De todo lo anterior se desprende que el conflicto catalán es irresoluble porque se plantea en términos que no permiten un compromiso. La construcción de la nación catalana excluye que Cataluña se integre en la nación española, y esta integración, a su vez, exigiría la desaparición de Cataluña como nación.

Ahora bien, el planteamiento puede efectuarse en otros términos. Primero, reconociendo que las naciones son tan solo objetos imaginarios, sin existencia real. Segundo, aceptando y respetando los sentimientos de todos los seres humanos. Tercero, renunciando a imponer nuestros propios sentimientos como ley común a todos los demás. A partir de estas bases y de los principios fundamentales de la democracia es posible la acción política para resolver cualquier conflicto.

Los perdedores

Texto de la carta remitida por el autor a D. Juan José López Burniol en respuesta al artículo que publicó en "La Vanguardia" titulado "Los perdedores". El artículo puede consultarse en https://arxivador.wordpress.com/2015/10/03/los-perdedores-juan-jose-lopez-burniol-la-vanguardia-3-10-15/

Apreciado Sr. López Burniol:

No se si le llegarán estas líneas, ya que tengo entendido que se ha jubilado de su profesión de Notario y la única dirección de correo electrónico que tengo de Ud. es la del Colegio Notarial.

En su artículo “Los perdedores”, publicado en “La Vanguardia” de hoy, 3 de octubre que, en lo demás comparto, propone como posible solución, cuatro puntos, de los cuales dos, a mi juicio, equivalen a asegurar el predominio de un extremo sobre el otro.

En efecto, propone Ud. reconocer a Cataluña la condición de nación y atribuir a la Generalidad competencias exclusivas en lengua, enseñanza y cultura, si bien los soberanistas deberían renunciar a la independencia. 

Ahora bien, la independencia es, simultáneamente, una consecuencia lógica y un instrumento para conseguir el objetivo de los nacionalistas: la construcción nacional de Cataluña. ¿Qué es eso?
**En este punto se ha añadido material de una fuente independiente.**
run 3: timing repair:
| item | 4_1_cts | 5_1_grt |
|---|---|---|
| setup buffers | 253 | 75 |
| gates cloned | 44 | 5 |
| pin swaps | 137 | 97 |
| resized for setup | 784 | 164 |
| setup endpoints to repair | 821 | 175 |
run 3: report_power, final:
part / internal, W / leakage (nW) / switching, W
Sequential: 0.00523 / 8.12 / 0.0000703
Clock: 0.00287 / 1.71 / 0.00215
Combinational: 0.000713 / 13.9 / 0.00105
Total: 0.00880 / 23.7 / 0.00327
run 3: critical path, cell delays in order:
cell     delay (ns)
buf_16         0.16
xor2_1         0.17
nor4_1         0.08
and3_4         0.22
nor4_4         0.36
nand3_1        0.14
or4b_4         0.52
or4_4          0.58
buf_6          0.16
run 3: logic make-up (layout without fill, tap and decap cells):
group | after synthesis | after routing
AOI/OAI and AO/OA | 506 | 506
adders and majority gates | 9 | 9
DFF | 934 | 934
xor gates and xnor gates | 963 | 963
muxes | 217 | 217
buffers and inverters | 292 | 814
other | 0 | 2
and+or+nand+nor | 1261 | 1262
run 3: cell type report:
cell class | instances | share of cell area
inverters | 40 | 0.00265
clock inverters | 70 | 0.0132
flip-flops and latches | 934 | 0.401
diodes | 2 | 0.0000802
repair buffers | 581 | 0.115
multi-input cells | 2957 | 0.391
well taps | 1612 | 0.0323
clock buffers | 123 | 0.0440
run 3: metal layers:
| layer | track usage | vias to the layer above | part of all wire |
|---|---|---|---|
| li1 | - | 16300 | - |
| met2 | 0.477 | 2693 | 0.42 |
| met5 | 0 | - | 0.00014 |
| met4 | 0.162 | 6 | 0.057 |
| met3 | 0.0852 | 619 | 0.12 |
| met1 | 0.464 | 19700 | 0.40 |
This design comes from an exercise in tuning for small area on the open sky130 flow, not from production work.
RTL that was checked went through simulation tests only; none was proved equivalent to the original.
Power and IR drop assume default switching activity.

== old ==
// cluster_centroid_n
module cluster_centroid_n #(
  parameter int IMG_WIDTH    = 640,
  parameter int IMG_HEIGHT   = 480,
  parameter int NUM_CLUSTERS = 3,
  parameter int COLOR_W      = 12,
  parameter int DIST_THRESH  = 64,
  parameter int MIN_COUNT    = 4,
  localparam int XW = $clog2(IMG_WIDTH),
  localparam int YW = $clog2(IMG_HEIGHT),
  localparam int IW = (NUM_CLUSTERS > 1) ? $clog2(NUM_CLUSTERS) : 1
) (
  input  logic                         clk,
  input  logic                         rst,
  input  logic signed [COLOR_W-1:0]    pixel_r,
  input  logic signed [COLOR_W-1:0]    pixel_g,
  input  logic signed [COLOR_W-1:0]    pixel_b,
  input  logic                         pixel_valid,
  input  logic [XW-1:0]                x,
  input  logic [YW-1:0]                y,
  input  logic                         ref_wr_en,
  input  logic [IW-1:0]                ref_wr_idx,
  input  logic signed [COLOR_W-1:0]    ref_wr_r,
  input  logic signed [COLOR_W-1:0]    ref_wr_g,
  input  logic signed [COLOR_W-1:0]    ref_wr_b,
  output logic [NUM_CLUSTERS*XW-1:0]   centroid_x,
  output logic [NUM_CLUSTERS*YW-1:0]   centroid_y,
  output logic [NUM_CLUSTERS-1:0]      found,
  output logic                         frame_done,
  output logic                         busy,
  output logic                         overrun
);
Size: roughly 670 flip-flops, ~160 I/O pins, ~31000 um^2 of cells after synthesis.
==> flow/config.mk <==
export PLATFORM = sky130hd
export DESIGN_NAME = cluster_centroid_n
export DESIGN_NICKNAME = cluster_centroid_n
export VERILOG_FILES = /design/flow/design.v
export SDC_FILE = /design/flow/constraint.sdc
export NUM_CORES = 4
export LEC_CHECK = 0
export CAP_MARGIN = 20
export CORE_MARGIN = 2
export CORE_UTILIZATION = 60
export CTS_CLUSTER_DIAMETER = 90
export CTS_CLUSTER_SIZE = 26
export GPL_TIMING_DRIVEN = 0
export SLEW_MARGIN = 20
==> flow/constraint.sdc <==
create_clock -name core_clock -period 8.0 [get_ports {clk}]
set_input_delay 1.6000 -clock core_clock [delete_from_list [all_inputs] [get_ports {clk}]]
set_output_delay 1.6000 -clock core_clock [all_outputs]
set_load 0.01 [all_outputs]
standard.sh (not shown) runs the stock make flow with config.mk's settings and CLKGATE_MAP_FILE= SYNTH_SCRIPT=/design/flow/synth_recipe.tcl, a recipe that flattens the netlist after the stock synthesis.
==> flow/flow/run.sh <==
#!/bin/bash
# The standard layout, with the smallest buffer on the input and output ports.
set -euo pipefail
export BUFFER_PORTS_ARGS="-buffer_cell sky130_fd_sc_hd__buf_1"
bash standard.sh > flow_make.log 2>&1
In summary, old completed successfully, with a layout that passed the timing, DRC and antenna checks.
Inputs modified between old and new:
-- flow/design.v --
<<< old, line 77
  logic [XW-1:0]           r_x;
  logic [YW-1:0]           r_y;
  logic [CW-1:0]    r_cnt [NUM_CLUSTERS];
  logic [SUM_W-1:0] r_sx  [NUM_CLUSTERS];
  logic [SUM_W-1:0] r_sy  [NUM_CLUSTERS];
>>> new, line 77
  logic [XW-1:0]           r_x;
  logic [YW-1:0]           r_y;
  localparam int SCW = $clog2(NDIV * SUM_W + 3);
  logic             r_frz;
  logic [CW-1:0]    r_cnt [NUM_CLUSTERS];
  logic [SCW-1:0]   r_scnt [NUM_CLUSTERS];
  logic [SCW-1:0]   w_fin_scnt [NUM_CLUSTERS];
  logic [SUM_W-1:0] r_sx  [NUM_CLUSTERS];
  logic [SUM_W-1:0] r_sy  [NUM_CLUSTERS];
<<< old, line 83
  logic [SUM_W-1:0] w_fin_sx  [NUM_CLUSTERS];
  logic [SUM_W-1:0] w_fin_sy  [NUM_CLUSTERS];
  logic [CW-1:0]    r_snap_cnt [NUM_CLUSTERS];
  logic [CH_W:0]    r_ch;
  logic [CH_W-1:0]  w_ch_load;
>>> new, line 87
  logic [SUM_W-1:0] w_fin_sx  [NUM_CLUSTERS];
  logic [SUM_W-1:0] w_fin_sy  [NUM_CLUSTERS];
  logic [CH_W:0]    r_ch;
  logic [CH_W-1:0]  w_ch_load;
<<< old, line 162
    for (int k = 0; k < NUM_CLUSTERS; k++) begin
      logic c;
      c = r_hit[k];
      for (int i = 0; i < CW; i++) begin
        w_fin_cnt[k][i] = r_cnt[k][i] ^ c;
        c = r_cnt[k][i] & c;
      end
      w_fin_sx[k] = acc_add(r_sx[k], r_hit[k] ? r_x : '0);
>>> new, line 165
    for (int k = 0; k < NUM_CLUSTERS; k++) begin
      logic c;
      c = r_hit[k] && !r_frz;
      for (int i = 0; i < CW; i++) begin
        w_fin_cnt[k][i] = r_cnt[k][i] ^ c;
        c = r_cnt[k][i] & c;
      end
      c = r_hit[k] && r_frz;
      for (int i = 0; i < SCW; i++) begin
        w_fin_scnt[k][i] = r_scnt[k][i] ^ c;
        c = r_scnt[k][i] & c;
      end
      w_fin_sx[k] = acc_add(r_sx[k], r_hit[k] ? r_x : '0);
<<< old, line 172
  end
  always_ff @(posedge clk) begin
    for (int k = 0; k < NUM_CLUSTERS; k++) begin
      if (rst || r_eof) begin
        r_cnt[k] <= '0;
        r_sx[k]  <= '0;
        r_sy[k]  <= '0;
      end else begin
        r_cnt[k] <= w_fin_cnt[k];
        r_sx[k]  <= w_fin_sx[k];
        r_sy[k]  <= w_fin_sy[k];
      end
    end
  end
>>> new, line 180
  end
  always_ff @(posedge clk) begin
    r_frz <= !rst && (w_snap || (r_frz && !w_load));
    for (int k = 0; k < NUM_CLUSTERS; k++) begin
      if (rst || r_eof) begin
        r_sx[k]  <= '0;
        r_sy[k]  <= '0;
      end else begin
        r_sx[k]  <= w_fin_sx[k];
        r_sy[k]  <= w_fin_sy[k];
      end
      if (rst)         r_cnt[k] <= '0;
      else if (w_load) r_cnt[k] <= CW'(w_fin_scnt[k]);
      else             r_cnt[k] <= w_fin_cnt[k];
      if (rst || r_eof || w_load) r_scnt[k] <= '0;
      else                        r_scnt[k] <= w_fin_scnt[k];
    end
  end
<<< old, line 198
    logic [CW:0] nd, diff, d0, d1;
    logic c, c0, c1;
    w_divisor = r_snap_cnt[r_sel >> 1];
    w_rem_sh  = {r_rem, r_ch[CH_W]};
    nd = ~{1'b0, w_divisor};
>>> new, line 210
    logic [CW:0] nd, diff, d0, d1;
    logic c, c0, c1;
    w_divisor = r_cnt[r_sel >> 1];
    w_rem_sh  = {r_rem, r_ch[CH_W]};
    nd = ~{1'b0, w_divisor};
<<< old, line 225
    else        r_ch[CH_W-1:0] <= {r_ch[CH_W-2:0], w_ge};
    r_rem <= (!w_div || w_last) ? '0 : w_rem_nx;
    if (w_snap)
      for (int k = 0; k < NUM_CLUSTERS; k++) r_snap_cnt[k] <= w_fin_cnt[k];
  end
  always_ff @(posedge clk) begin
>>> new, line 237
    else        r_ch[CH_W-1:0] <= {r_ch[CH_W-2:0], w_ge};
    r_rem <= (!w_div || w_last) ? '0 : w_rem_nx;
  end
  always_ff @(posedge clk) begin
<<< old, line 250
        r_busy <= 1'b0;
        for (int k = 0; k < NUM_CLUSTERS; k++) begin
          r_found[k] <= r_snap_cnt[k] >= CW'(MIN_COUNT);
          if (r_snap_cnt[k] >= CW'(MIN_COUNT)) begin
            r_centroid_x[k*XW +: XW] <= r_ch[CH_W - (2*k+1)*SUM_W +: XW];
            r_centroid_y[k*YW +: YW] <= r_ch[CH_W - (2*k+2)*SUM_W +: YW];
>>> new, line 260
        r_busy <= 1'b0;
        for (int k = 0; k < NUM_CLUSTERS; k++) begin
          r_found[k] <= r_cnt[k] >= CW'(MIN_COUNT);
          if (r_cnt[k] >= CW'(MIN_COUNT)) begin
            r_centroid_x[k*XW +: XW] <= r_ch[CH_W - (2*k+1)*SUM_W +: XW];
            r_centroid_y[k*YW +: YW] <= r_ch[CH_W - (2*k+2)*SUM_W +: YW];
--- outcome ---
Summary of the comparison: fmax is lower in new, relative to old. The fraction of power consumed by combinational cells in new sits 3.6 points above the value recorded for old. In the metrics for old and new, the one carrying the higher via count is new. Average via count per standard cell of new is on par with old. In new, the count of inverters other than clock inverters in the layout came out 1.2% below the value in old.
Cataluña, como Ud. no puede ignorar (aunque tal vez no le guste reconocerlo) es un país en que, junto a la población que desciende de padres, abuelos, bisabuelos… ya nacidos aquí, vive una población nacida fuera o cuyos padres o abuelos vinieron desde otras partes de España y que conserva la lengua castellana, algunas costumbres de sus lugares de origen y una vinculación emocional con esos lugares y el país (España) al que pertenecen. Además, en su mayoría, esta segunda parte de la población ha creado también un vínculo emocional con Cataluña, adoptado costumbres y aprendido el catalán. 

La construcción nacional de Cataluña consiste en hacer que la lengua, cultura y costumbres catalanas (las del primer grupo) sean predominantes en número, logrando que los descendientes de inmigrantes abandonen su lengua, cultura y vinculación emocional con España, adoptando las de los catalanes “de origen”. Se trata de crear un país homogéneo en torno a la lengua y cultura aborígenes, partiendo de una situación de mezcla, de mestizaje en que (según el Idescat) el catalán es minoritario.

Afirmar que Cataluña es una nación es, claramente, afirmar que lo que no es sino un proyecto de futuro es ya una realidad. Si Cataluña es, actualmente, una nación, ¿por qué razón es preciso construirla?

Afirmar en la Constitución española que Cataluña es una nación supone, por una parte, predeterminar el modelo de país que se va a construir, aceptando el proyecto nacionalista catalán, cuando este proyecto no tiene ni siquiera la mayoría de votos, según parecen indicar las recientes elecciones (si bien sólo un referéndum podría aclarar definitivamente esta cuestión). Además, supone reconocer el derecho a la independencia, ya que es la única consecuencia que puede deducirse de tal reconocimiento.

Por todo ello, en mi opinión, la solución pasa por reconocer, unos y otros, que Cataluña no es homogénea, que no tiene un destino necesario y que su futuro lo elegiremos los ciudadanos, siempre por medios democráticos, algo que, precisamente, quieren evitar los catalanistas, convenciéndonos de que está ya escrito en la propia naturaleza de Cataluña.

Si ha llegado Ud. hasta aquí, le agradezco su atención. Un cordial saludo.